3. Representations and Warranties of the Company. Each Company hereby
makes to each Purchaser the following representations and warranties:
(a) Authorization; Enforcement. Each Company has the requisite
corporate power and authority to enter into and to consummate the
transactions contemplated by this Agreement and otherwise to carry out
its obligations hereunder and thereunder. The execution and delivery
of this Agreement by such Company and the consummation by it of the
transactions contemplated hereby have been duly authorized by all
necessary action on the part of such Company and no further action is
required by such Company, its board of directors or its stockholders
in connection therewith other than in connection with the Required
Approvals.
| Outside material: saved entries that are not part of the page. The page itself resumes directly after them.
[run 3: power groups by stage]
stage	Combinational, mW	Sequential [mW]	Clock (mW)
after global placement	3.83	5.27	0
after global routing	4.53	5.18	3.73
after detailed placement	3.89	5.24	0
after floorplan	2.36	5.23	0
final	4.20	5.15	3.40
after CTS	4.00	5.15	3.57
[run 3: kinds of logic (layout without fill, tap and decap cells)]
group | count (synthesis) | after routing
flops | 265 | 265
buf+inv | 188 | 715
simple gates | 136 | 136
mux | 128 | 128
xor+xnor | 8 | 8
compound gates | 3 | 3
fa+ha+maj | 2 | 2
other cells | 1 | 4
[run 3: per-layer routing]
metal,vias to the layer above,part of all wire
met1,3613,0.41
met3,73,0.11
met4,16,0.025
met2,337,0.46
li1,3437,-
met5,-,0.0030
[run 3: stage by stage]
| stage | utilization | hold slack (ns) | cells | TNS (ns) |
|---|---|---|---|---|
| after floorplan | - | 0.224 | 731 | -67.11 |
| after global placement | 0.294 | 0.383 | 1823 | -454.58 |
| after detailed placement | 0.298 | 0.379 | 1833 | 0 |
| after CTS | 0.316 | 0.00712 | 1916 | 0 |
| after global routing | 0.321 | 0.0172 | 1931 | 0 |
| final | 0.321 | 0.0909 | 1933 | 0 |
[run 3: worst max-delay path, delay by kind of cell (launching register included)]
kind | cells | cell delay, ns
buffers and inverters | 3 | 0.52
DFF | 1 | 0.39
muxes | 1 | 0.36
This Agreement has been duly executed by such Company and,
when delivered in accordance with the terms hereof will constitute the
valid and binding obligation of such Company enforceable against such
Company in accordance with its terms except (i) as limited by general
equitable principles and applicable bankruptcy, insolvency,
reorganization, moratorium and other laws of general application
affecting enforcement of creditors' rights generally, (ii) as limited
by laws relating to the availability of specific performance,
injunctive relief or other equitable remedies and (iii) insofar as
indemnification and contribution provisions may be limited by
applicable law.
(b) No Conflicts. The execution, delivery and performance of this
Agreement by such Company and the consummation by such Company of the
transactions contemplated hereby do not and will not: (i) conflict
with or violate any provision of such Company's certificate or
articles of incorporation, bylaws or other organizational or charter
documents, or (ii) conflict with, or constitute a default (or an event
that with notice or lapse of time or both would become a default)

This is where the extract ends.